I pause to listen, to take a breath.  Thoughts flood my brain of still being here, of him not.

Tick - tick - tick

The lightening bolt tingle in my hips jolts me out of the day dream.  I palm down onto wheelchair wheels and push up letting my frail bottom half hang and stretch.

I wheel over to my computer, here we are now!  

Self-esteem is low some days.    Daily the struggle to keep my head above the water is a challenge. In this moment, I remember how I grieved for Andrew, his untimely vanishing from our world.  I wondered, back then, if I would climb the same.  If I would love the same.  How could I possibly find a love, a connection again like Andrew?  The timing to give my love, myself to them and vice-versa needed to be perfect.  As months passed, adventures distracted but heart and mind did mend slowly.  Timing did seem to align eventually.  I meet and fell in love again with Max, as distant or unfathomable as that seemed in the beginning.  

Here I am again, faced with self-esteem dropping realities.  Learning to grieve again, to put faith in timing and life circumstance is incredibly overwhelming.  With my injury, I don't have the ease of distracting runs through the hills or type two fun on far flung alpine mountains.  My mind is churning with irrational impatient newbie thoughts.  

Will the world offer another willing to be my partner?  You nod as you read, or scoff at my thoughts.  But wait, I am in a wheelchair!  I know it doesn't change WHO I am, but it does a little bit.  I am a gal who couldn't sit still, who's self-esteem and morale was dependent on whether I had movement in my day.  I KNOW I can still move, but the joy is gone.  (for now, I know.)  
BUT, right now, in this moment, in this day, in this week, for this month....I do not feel the same.  My legs which took me to the top of mountains, ran me across desert lands, and biked me over sick gnar terrain, they are unresponsive.  The 5'5 slender, yet quadzilla legs carried my ideal body image of competent, capable, independent and beautiful.  It is what made me attractive to others, my ability to keep up, to push your comfort levels physically, to challenge you mentally....because we were doing them together.  

Now I cannot. 

Yes, I am still capable of pushing, challenging physically and mentally but....
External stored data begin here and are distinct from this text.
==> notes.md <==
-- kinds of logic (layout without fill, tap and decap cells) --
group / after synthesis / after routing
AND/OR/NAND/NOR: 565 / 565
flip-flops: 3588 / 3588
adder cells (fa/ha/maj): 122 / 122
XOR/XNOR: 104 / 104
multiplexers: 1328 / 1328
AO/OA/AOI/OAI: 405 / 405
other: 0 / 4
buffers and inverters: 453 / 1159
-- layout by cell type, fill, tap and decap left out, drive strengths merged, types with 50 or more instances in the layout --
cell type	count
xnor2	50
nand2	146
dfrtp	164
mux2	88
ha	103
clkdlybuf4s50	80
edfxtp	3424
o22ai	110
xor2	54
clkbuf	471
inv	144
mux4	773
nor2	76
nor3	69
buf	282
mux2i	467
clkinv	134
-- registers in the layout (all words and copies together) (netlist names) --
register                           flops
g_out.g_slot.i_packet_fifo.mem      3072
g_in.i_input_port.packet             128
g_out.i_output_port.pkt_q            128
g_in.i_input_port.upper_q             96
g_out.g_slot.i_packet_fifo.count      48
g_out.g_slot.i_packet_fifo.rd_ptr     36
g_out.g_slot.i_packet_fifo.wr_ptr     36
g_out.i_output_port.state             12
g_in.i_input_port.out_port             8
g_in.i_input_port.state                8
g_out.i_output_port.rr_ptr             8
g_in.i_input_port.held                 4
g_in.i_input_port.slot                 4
What follows belongs to an exercise in optimizing a design on an open flow for small area, a short achievable clock period and few clock cycles per item; a production flow would make more cautious choices.
In this exercise RTL edits were held to simulation tests only and were not proved equivalent to the original.
Power and IR drop assume default switching activity.

==> run a <==
==> flow/design.v <==
`default_nettype none
package tidq_pkg;
    localparam int DEPTH_DEF    = 16;
    localparam int ID_WIDTH_DEF = 16;
    localparam int CMD_W  = 3;
    localparam int STAT_W = 2;
    localparam int POS_W  = 4;
    localparam logic [CMD_W-1:0] CMD_PUSH_FRONT = 3'd0;
    localparam logic [CMD_W-1:0] CMD_PUSH_BACK  = 3'd1;
    localparam logic [CMD_W-1:0] CMD_POP_FRONT  = 3'd2;
    localparam logic [CMD_W-1:0] CMD_POP_BACK   = 3'd3;
    localparam logic [CMD_W-1:0] CMD_REMOVE     = 3'd4;
    localparam logic [CMD_W-1:0] CMD_FIND       = 3'd5;
    localparam logic [STAT_W-1:0] ST_OK    = 2'd0;
    localparam logic [STAT_W-1:0] ST_EMPTY = 2'd1;
    localparam logic [STAT_W-1:0] ST_FULL  = 2'd2;
    typedef enum logic [1:0] {
        S_IDLE,
        S_EXEC,
        S_SCAN,
        S_RESP
    } state_t;
    typedef enum logic [1:0] {
        CELL_HOLD,
        CELL_SHIFT_LEFT,
        CELL_SHIFT_RIGHT,
        CELL_WRITE
    } cell_op_t;
    typedef struct packed {
        cell_op_t op;
        logic     wr;
    } cell_ctl_t;
endpackage
`default_nettype wire
`default_nettype none
module thread_id_deque_with_keyed_removal (
    input  wire logic        clk,
    input  wire logic        rst_n,
    input  wire logic        cmd_valid,
    output logic             cmd_ready,
    input  wire logic [2:0]  cmd,
    input  wire logic [15:0] thread_id,
    output logic             rsp_valid,
    input  wire logic        rsp_ready,
    output logic      [1:0]  status,
    output logic      [15:0] result_id,
    output logic      [3:0]  position,
    output logic      [4:0]  entry_count
);
    localparam int N = 16;
    localparam int W = 16;
    logic          rdy_reg;
    logic          x_v;
    logic [2:0]    x_cmd;
    logic [W-1:0]  x_key;
    logic [N-1:0]  e;           
    logic          f_pf, f_pfnf, f_pb, f_of, f_ob, f_rm, f_fd;
    logic [W-1:0]  st [N];
    logic [4:0]    count;
    logic [N-1:0]  vld;
    logic          o_v, s_v;
    logic [26:0]   o_word, s_word;
    logic          fire, accept;
    logic          x_v_n, s_v_n, o_v_n, go_n;
    logic [2:0]    cmd_n;
    logic [N-1:0]  pb_oh, tail_oh;
    logic [N-1:0]  lm;
    logic [N-1:0]  sl, sr, sk, sh;
    logic [N-1:0]  eq_raw, e_next;
    logic          eq_w;
    logic          full, empty, found, inc, dec;
    logic [W-1:0]  tail_val;
    logic [3:0]    pos;
    logic [N-1:0]  vld_next;
    logic [4:0]    cnt_next;
    logic [1:0]    x_stat;
    logic [W-1:0]  x_id;
    logic [3:0]    x_pos;
    logic [26:0]   x_word;
    assign fire   = x_v && !s_v;
    assign accept = cmd_valid && rdy_reg;
    assign full  = vld[N-1];
    assign empty = !vld[0];
    always_comb
    begin
        for (int i = 0; i < N; i++)
        begin
            pb_oh[i]   = (i == 0) ? !vld[0] : (vld[(i + N - 1) % N] && !vld[i]);
            tail_oh[i] = (i == N - 1) ? vld[i] : (vld[i] && !vld[(i + 1) % N]);
        end
        for (int i = 0; i < N; i++)
            lm[i] = |(e & N'((32'd2 << i) - 32'd1));
    end
    assign found = lm[N-1];
    assign pos[3] = !lm[7];
    assign pos[2] = (!lm[3] && lm[7]) || !lm[11];
    assign pos[1] = (!lm[1] && lm[3]) || (!lm[5] && lm[7]) || (!lm[9] && lm[11]) || !lm[13];
    assign pos[0] = (!lm[0] && lm[1]) || (!lm[2] && lm[3]) || (!lm[4] && lm[5]) || (!lm[6] && lm[7])
                 || (!lm[8] && lm[9]) || (!lm[10] && lm[11]) || (!lm[12] && lm[13]) || !lm[14];
    always_comb
    begin
        tail_val = '0;
        for (int i = 0; i < N; i++)
            tail_val = tail_val | ({W{tail_oh[i]}} & (st[i] ^ {W{i[0]}}));
    end
    always_comb
    begin
        for (int i = 0; i < N; i++)
        begin
            sl[i] = f_of || (f_rm && lm[i]);
            sr[i] = f_pfnf && (i != 0);
            sk[i] = (f_pfnf && (i == 0)) || (f_pb && pb_oh[i]);
            sh[i] = !(sl[i] || sr[i] || sk[i]);
        end
    end
    for (genvar i = 0; i < N; i++)
    begin : g_eq
        assign eq_raw[i] = (st[i] ^ {W{i % 2 == 1}}) == thread_id;
    end
    assign eq_w = x_key == thread_id;
    always_comb
    begin
        for (int i = 0; i < N; i++)
        begin
            logic k0, kl, kr;
            k0 = sh[i] && vld[i] && !(f_ob && tail_oh[i]);
            kr = sr[i] && vld[(i + N - 1) % N];
            kl = sl[i] && (i != N - 1) && vld[(i + 1) % N];
            e_next[i] = (sk[i] && eq_w)
                     || (kr && eq_raw[(i + N - 1) % N])
                     || (kl && eq_raw[(i + 1) % N])
                     || (k0 && eq_raw[i]);
        end
    end
    assign inc = f_pfnf || (f_pb && !full);
    assign dec = ((f_of || f_ob) && !empty) || (f_rm && found);
    always_comb
    begin
        logic [4:0] cnt_up, cnt_dn;
        cnt_up = count + 5'd1;
        cnt_dn = count - 5'd1;
        for (int i = 0; i < N; i++)
        begin
            if (inc)
                vld_next[i] = (i == 0) ? 1'b1 : vld[(i + N - 1) % N];
            else if (dec)
                vld_next[i] = (i == N - 1) ? 1'b0 : vld[(i + 1) % N];
            else
                vld_next[i] = vld[i];
        end
        cnt_next = inc ? cnt_up : dec ? cnt_dn : count;
    end
    always_comb
    begin
        x_stat[1] = (f_pf || f_pb) && full;
        x_stat[0] = ((f_of || f_ob) && empty) || ((f_rm || f_fd) && !found);
        x_id      = ({W{f_of && !empty}} & st[0])
                  | ({W{f_ob && !empty}} & tail_val)
                  | ({W{(f_rm || f_fd) && found}} & x_key);
        x_pos     = {4{(f_rm || f_fd) && found}} & pos;
        x_word    = {x_stat, x_id, x_pos, cnt_next};
    end
    for (genvar i = 0; i < N; i++)
    begin : g_slot
        logic [W-1:0] r_in, l_in, k_in;
        if (i == N - 1)
        begin : g_last
            assign r_in = '0;
        end
        else
        begin : g_mid_r
            assign r_in = st[i+1];
        end
        if (i == 0)
        begin : g_first
            assign l_in = '0;
        end
        else
        begin : g_mid_l
            assign l_in = st[i-1];
        end
        assign k_in = (i % 2 == 0) ? ~x_key : x_key;
        always_ff @(posedge clk)
        begin
            if (!sh[i])
                st[i] <= ~(({W{sl[i]}} & r_in) | ({W{sr[i]}} & l_in) | ({W{sk[i]}} & k_in));
        end
    end
    always_comb
    begin
        x_v_n = accept || (x_v && !fire);
        o_v_n = o_v;
        s_v_n = s_v;
        if (o_v && rsp_ready)
        begin
            o_v_n = s_v;
            s_v_n = 1'b0;
        end
        if (fire)
        begin
            if (o_v_n) s_v_n = 1'b1;
            else       o_v_n = 1'b1;
        end
        go_n  = x_v_n && !s_v_n;
        cmd_n = accept ? cmd : x_cmd;
    end
    always_ff @(posedge clk or negedge rst_n)
    begin
        if (!rst_n)
        begin
            x_v     <= 1'b0;
            rdy_reg <= 1'b1;
            o_v     <= 1'b0;
            s_v     <= 1'b0;
            count   <= '0;
            vld     <= '0;
            f_pf    <= 1'b0;
            f_pfnf  <= 1'b0;
            f_pb    <= 1'b0;
            f_of    <= 1'b0;
            f_ob    <= 1'b0;
            f_rm    <= 1'b0;
            f_fd    <= 1'b0;
        end
        else
        begin
            x_v     <= x_v_n;
            o_v     <= o_v_n;
            s_v     <= s_v_n;
            rdy_reg <= !x_v_n || !s_v_n;
            if (fire)
            begin
                count <= cnt_next;
                vld   <= vld_next;
            end
            f_pf    <= go_n && (cmd_n == 3'd0);
            f_pfnf  <= go_n && (cmd_n == 3'd0) && !(fire ? vld_next[N-1] : vld[N-1]);
            f_pb    <= go_n && (cmd_n == 3'd1);
            f_of    <= go_n && (cmd_n == 3'd2);
            f_ob    <= go_n && (cmd_n == 3'd3);
            f_rm    <= go_n && (cmd_n == 3'd4);
            f_fd    <= go_n && (cmd_n == 3'd5);
        end
    end
    always_ff @(posedge clk)
    begin
        if (accept)
        begin
            x_cmd <= cmd;
            x_key <= thread_id;
            e     <= e_next;
        end
        if (!o_v || rsp_ready)
            o_word <= s_v ? s_word : x_word;
        if (fire && o_v && !rsp_ready)
            s_word <= x_word;
    end
    assign cmd_ready   = rdy_reg;
    assign rsp_valid   = o_v;
    assign status      = o_word[26:25];
    assign result_id   = o_word[24:9];
    assign position    = o_word[8:5];
    assign entry_count = o_word[4:0];
endmodule
`default_nettype wire
Background: an optimization exercise with open tools, aiming at small area, a short achievable clock period and few clock cycles per item. Do not read the settings as production practice.
Where RTL was checked, it was by simulation tests only, not by an equivalence proof against the original.
For runs 1 to 5, only the layout was checked, not whether the RTL still works.

==> flow/design.v <==
module math_expression_inverse #(
  parameter int W = 32
) (
  input  logic                  clk,
  input  logic                  reset,
  input  logic                  start,
  input  logic signed [2*W+3:0] q,
  input  logic                  rmd,
  input  logic signed [W-1:0]   a,
  input  logic signed [W-1:0]   b,
  input  logic signed [W-1:0]   d,
  output logic signed [W-1:0]   c,
  output logic                  valid,
  output logic                  busy,
  output logic                  err_div0,
  output logic                  inexact,
  output logic                  ovf
);
  localparam int NB = 2*W + 6;                 
  localparam int K  = 32;                      
  localparam int NC = NB / 2;                  
  localparam int CW = $clog2(NC + 1);
  localparam logic [1:0] PREP = 2'd0, FIRST = 2'd1, RUN = 2'd2;
  logic [1:0]    st;
  logic [NB-1:0] qr;      
  logic [W-1:0]  rr;      
  logic [W:0]    dx;      
  logic [W+2:0]  d3;      
  logic          sd;      
  logic          sn;      
  logic [CW-1:0] cnt;
  logic [1:0]    r3;      
  logic          ff;      
  logic          nz;      
  logic          nz3;     
  logic [W-1:0]  qm;      
  logic          sy_r, sel_r, div0_r;
  logic dc;
  assign dc = ~sd;
  logic [NB-1:0] n_s;
  logic [W:0]    d1_s;
  assign n_s  = qr + {{(NB-W-2){rr[W-1]}}, rr, 2'b00};
  assign d1_s = dx - d3[W:0];
  logic [K-1:0] t_top;
  logic [W+1:0] d_t;
  logic         skip, d_is1;
  assign t_top = {qr[NB-1 -: 2], qr[NB-3 -: K-2] ^ {(K-2){sn}}};
  assign d_t   = {2'b00, t_top} + {dx[W], dx} + (W+2)'(dc);
  assign skip  = (st == FIRST) & d_t[W+1];
  assign d_is1 = (&dx[W:1]) & (dx[0] == sd);
  logic          x1, x2;
  logic [W:0]    rsh;            
  logic [W+1:0]  rsh4;           
  logic [W+1:0]  df1;            
  logic [W+3:0]  dfa, dfc;       
  logic          t1, t2, t3;
  assign x1   = qr[NB-1];
  assign x2   = qr[NB-2];
  assign rsh  = {rr, x1};
  assign rsh4 = {rr, x1, x2};
  assign df1  = {1'b0, rsh} + {dx[W], dx} + (W+2)'(dc);
  assign dfa  = {2'b00, rsh4} + {{3{dx[W]}}, dx} + (W+4)'(dc);
  assign dfc  = {2'b00, rsh4} + {d3[W+2], d3} + (W+4)'(dc);
  assign t1   = ~dfa[W+3];
  assign t2   = ~df1[W+1];
  assign t3   = ~dfc[W+3] & ((st != FIRST) | d_is1);
  logic [1:0]   y;               
  logic [W-1:0] r_nx;
  logic         f_nx;
  always_comb begin
    if (t3) begin
      y = 2'd3; r_nx = dfc[W-1:0];            f_nx = ff & x1 & x2;
    end else if (t2) begin
      y = 2'd2; r_nx = {df1[W-2:0], x2};      f_nx = &dfc;
    end else if (t1) begin
      y = 2'd1; r_nx = dfa[W-1:0];            f_nx = (&df1) & x2;
    end else begin
      y = 2'd0; r_nx = {rr[W-3:0], x1, x2};   f_nx = &dfa;
    end
  end
  logic       qa, qb;
  logic [1:0] r3b;
  always_comb begin
    case ({r3, y})
      4'd0:  {qa, qb, r3b} = {2'd0, 2'd0};
      4'd1:  {qa, qb, r3b} = {2'd0, 2'd1};
      4'd2:  {qa, qb, r3b} = {2'd0, 2'd2};
      4'd3:  {qa, qb, r3b} = {2'd1, 2'd0};
      4'd4:  {qa, qb, r3b} = {2'd1, 2'd1};
      4'd5:  {qa, qb, r3b} = {2'd1, 2'd2};
      4'd6:  {qa, qb, r3b} = {2'd2, 2'd0};
      4'd7:  {qa, qb, r3b} = {2'd2, 2'd1};
      4'd8:  {qa, qb, r3b} = {2'd2, 2'd2};
      4'd9:  {qa, qb, r3b} = {2'd3, 2'd0};
      4'd10: {qa, qb, r3b} = {2'd3, 2'd1};
      4'd11: {qa, qb, r3b} = {2'd3, 2'd2};
      default: {qa, qb, r3b} = 4'd0;       
    endcase
  end
  logic delta_nx, sy_nx, sel_nx, nz_nx;
  assign nz_nx    = nz | (|y);
  assign delta_nx = sn & f_nx;
  assign sy_nx    = (sn ^ sd) | ~(nz_nx | delta_nx);
  assign sel_nx   = sy_nx ? ~((r3b == 2'd2) | ((r3b == 2'd1) & delta_nx))
                          :  ((r3b == 2'd0) & ~delta_nx);
  logic last;
  assign last  = (cnt == CW'(NC));
  assign valid = busy & (((st == RUN) & div0_r) | last);
  always_ff @(posedge clk or posedge reset) begin
    if (reset) busy <= 1'b0;
    else       busy <= busy ? ~valid : start;
  end
  always_ff @(posedge clk) begin
    if (!busy) begin
      st  <= PREP;
      qr  <= {q[2*W+3], q, rmd};
      rr  <= d;
      dx  <= {a[W-1], a};
      d3  <= {{2{b[W-1]}}, b[W-1], b};
      cnt <= '0;
      r3  <= '0;
      nz  <= 1'b0;
      nz3 <= 1'b0;
      qm  <= '1;
    end else if (st == PREP) begin
      st  <= FIRST;
      qr  <= {1'b0, n_s[NB-2] ^ n_s[NB-1], n_s[NB-3:0]};
      sn  <= n_s[NB-1];
      rr  <= '0;
      sd  <= d1_s[W];
      dx  <= d1_s[W] ? d1_s : ~d1_s;
      d3  <= d1_s[W] ? -(W+3)'(3) : -(W+3)'(4);
    end else if (skip) begin
      st  <= RUN;
      qr  <= {qr[NB-K-1 -: 2] ^ {2{sn}}, qr[NB-K-3:0], {K{1'b0}}};
      rr  <= W'(t_top);
      cnt <= CW'(K / 2);
      ff  <= &d_t;
      div0_r <= ~sd & (&dx);
      d3  <= {dx[W], dx, dc} + {{2{dx[W]}}, dx} + (W+3)'(dc);
    end else begin
      if (st == FIRST) begin
        div0_r <= ~sd & (&dx);
        d3  <= {dx[W], dx, dc} + {{2{dx[W]}}, dx} + (W+3)'(dc);    
      end
      st  <= RUN;
      qr  <= {qr[NB-3 -: 2] ^ {2{sn}}, qr[NB-5:0], qa, qb};
      qm  <= (qa | qb) ? {qr[W-3:0], qb ? {qa, 1'b0} : 2'b01} : {qm[W-3:0], 2'b11};
      rr  <= r_nx;
      cnt <= cnt + CW'(1);
      r3  <= r3b;
      nz  <= nz_nx;
      nz3 <= nz3 | qa | qb;
      ff  <= f_nx;
      sy_r  <= sy_nx;
      sel_r <= sel_nx;
    end
  end
  logic         delta, inx1, inx2, hi;
  logic [W-1:0] v;
  assign delta = sn & ff;
  assign inx1  = sn ? ~ff : (|rr);
  assign inx2  = sy_r ? ~(((r3 == 2'd2) & ~delta) | ((r3 == 2'd1) & delta))
                      : ~(((r3 == 2'd1) & ~delta) | ((r3 == 2'd0) & delta));
  assign hi    = (|(qr[NB-1 -: 2] ^ {2{sn}})) | (|qr[NB-3:W]);
  assign v     = sel_r ? qm : qr[W-1:0];
  assign c        = div0_r ? '0 : (v ^ {W{sy_r}});
  assign err_div0 = div0_r;
  assign inexact  = ~div0_r & (inx1 | inx2);
  assign ovf      = ~div0_r & (hi | (v[W-1] & (~sel_r | nz3)));
endmodule
This is an optimization exercise on Yosys and OpenROAD, whose aim is small area and a short achievable clock period, not a production implementation.
RTL that was checked went through simulation tests only; none was proved equivalent to the original.
The RTL of runs 1 and 2 was laid out without a check of its function.
Power is estimated from default activity; no workload was simulated.

## flow/design.v (module list and top-level ports; edited modules follow where they fit)
// module pipe_mult: 7 lines
// module delay_line: 14 lines
// module barrett_cfg: 60 lines
// module barrett_reduce: 4508 lines
// module barrett_top: 47 lines
module barrett_top (
  input  logic        clk_i,
  input  logic        rst_ni,
  input  logic        cfg_we_i,
  input  logic [47:0] cfg_i,         
  input  logic        in_valid_i,
  input  logic [35:0] in_i,          
  output logic        out_valid_o,
  output logic [19:0] out_o          
);
  // ...
==> flow/run.sh <==
#!/bin/bash
# synth_recipe.tcl (not shown) runs the flow's synth.tcl, then flattens the netlist and writes it again
# the make line also repeats each setting of config.mk as NAME=value (left out here)
make -C /OpenROAD-flow-scripts/flow DESIGN_CONFIG=/design/flow/config.mk WORK_HOME=/design/flow/orfs CLKGATE_MAP_FILE= SYNTH_SCRIPT=/design/flow/synth_recipe.tcl finish
==> flow/config.mk <==
export PLATFORM = sky130hd
export DESIGN_NAME = barrett_top
export DESIGN_NICKNAME = barrett_top
export VERILOG_FILES = /design/flow/design.v
export SDC_FILE = /design/flow/constraint.sdc
export NUM_CORES = 4
export LEC_CHECK = 0
export CAP_MARGIN = 20
export CORE_MARGIN = 2
export CORE_UTILIZATION = 40
export SETUP_SLACK_MARGIN = 4.0
export SLEW_MARGIN = 20
==> flow/constraint.sdc <==
create_clock -name core_clock -period 7.0 [get_ports {clk_i}]
set_input_delay 1.4000 -clock core_clock [delete_from_list [all_inputs] [get_ports {clk_i}]]
set_output_delay 1.4000 -clock core_clock [all_outputs]
set_load 0.01 [all_outputs]
==> out/metrics.cfg, run 1 <==
[outcome]
status = finished clean

[drt]
drt_iter0_drc = 1004
vias = 13722

[finish]
multiInputGateArea_mm2 = 0.0117
seqCellArea_mm2 = 0.00744
drive_above_1_share_pct = 10.5
dominant_cells = multi-input combinational cells
n_antenna_cell = 0

[setup_path]
endpoint_kind = flop
startpoint_type = flop
r2r-start = barrett_reduce_i.s4_cols_1606_q
criticalPathCategory = reg -> reg

[placed_design]
place_congestion = 0.865
placed_cells = 2563
io_buffers = 94

[pwr]
p_per_area_mw_per_mm2 = 543
power_frac_clock_pct = 16.1
comb_power_share_pct = 58.2
switching_share_pct = 41.4
powerComb_mw = 7.45
switching_power_mw = 5.29

[die]
fp.coreArea_mm2 = 0.0501

[sta]
timing.final.crit_share_pct = 45.0

[clock_tree]
cts_buffers = 39
cts_root_buf = clkbuf_16
worstSkewPairLatency_ps = 580

[synthesis]
ys.flop_type = dfxtp_1
ys_types = 83

[grt]
grt_pass1_wl_um = 75500
gr-usage-met1_pct = 24.1

[min_path]
min_to = barrett_reduce_i.s5_tag_1834_q
This is an optimization exercise on Yosys and OpenROAD, whose aim is small area, a short achievable clock period and few clock cycles per item, not a production implementation. At most, simulation tests tie the RTL to the original design; equivalence was not proved. The RTL of run 2 was laid out without a check of its function. Power and IR drop assume default switching activity.

==> flow/design.v, too long to show whole: its modules and the start of the top module <==
// module mtdtmf_seq: 221 lines
// module mtdtmf_mul_lo: 230 lines
// module mtdtmf_mul_hi: 232 lines
// module multitap_dtmf_tone_generator: 192 lines
module multitap_dtmf_tone_generator (
	input  logic        clk,
	input  logic        arst_n,
	input  logic        s_tvalid,
	output logic        s_tready,
	input  logic [7:0]  s_tdata,    
	input  logic        s_tuser,    
	output logic        m_tvalid,
	input  logic        m_tready,
	output logic [23:0] m_tdata,    
	output logic        m_tlast,    
	input  logic        cfg_valid,
	output logic        cfg_ready,
	input  logic [2:0]  cfg_index,
	input  logic [63:0] cfg_data
);
  // ...
==> flow/run.sh <==
#!/bin/bash
# synth_recipe.tcl (not shown) runs the flow's synth.tcl, then flattens the netlist and writes it again
# the make line also repeats each setting of config.mk as NAME=value (left out here)
make -C /OpenROAD-flow-scripts/flow DESIGN_CONFIG=/design/flow/config.mk WORK_HOME=/design/flow/orfs CLKGATE_MAP_FILE= SYNTH_SCRIPT=/design/flow/synth_recipe.tcl finish
==> flow/config.mk <==
export PLATFORM = sky130hd
export DESIGN_NAME = multitap_dtmf_tone_generator
export DESIGN_NICKNAME = multitap_dtmf_tone_generator
export VERILOG_FILES = /design/flow/design.v
export SDC_FILE = /design/flow/constraint.sdc
export NUM_CORES = 4
export LEC_CHECK = 0
export ABC_AREA = 1
export CAP_MARGIN = 20
export CORE_MARGIN = 2
export CORE_UTILIZATION = 50
export SETUP_SLACK_MARGIN = 4.2
export SLEW_MARGIN = 20
export TNS_END_PERCENT = 5
==> flow/constraint.sdc <==
create_clock -name core_clock -period 9.0 [get_ports {clk}]
set_input_delay 1.8000 -clock core_clock [delete_from_list [all_inputs] [get_ports {clk}]]
set_output_delay 1.8000 -clock core_clock [all_outputs]
set_load 0.01 [all_outputs]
I am fully aware of how lucky I am to type with my hands, breath a big breath on my own, and damn lucky to have a brain that works minus zero deficits, well..... :)

I still love myself and know that if I am patient and let time pass that things will feel better.  I may never walk again but golly I hope to find myself attractive, find joy in work and each day.   Miracles do happen, maybe even another will find me to be attractive again....to share adventures and snuggles.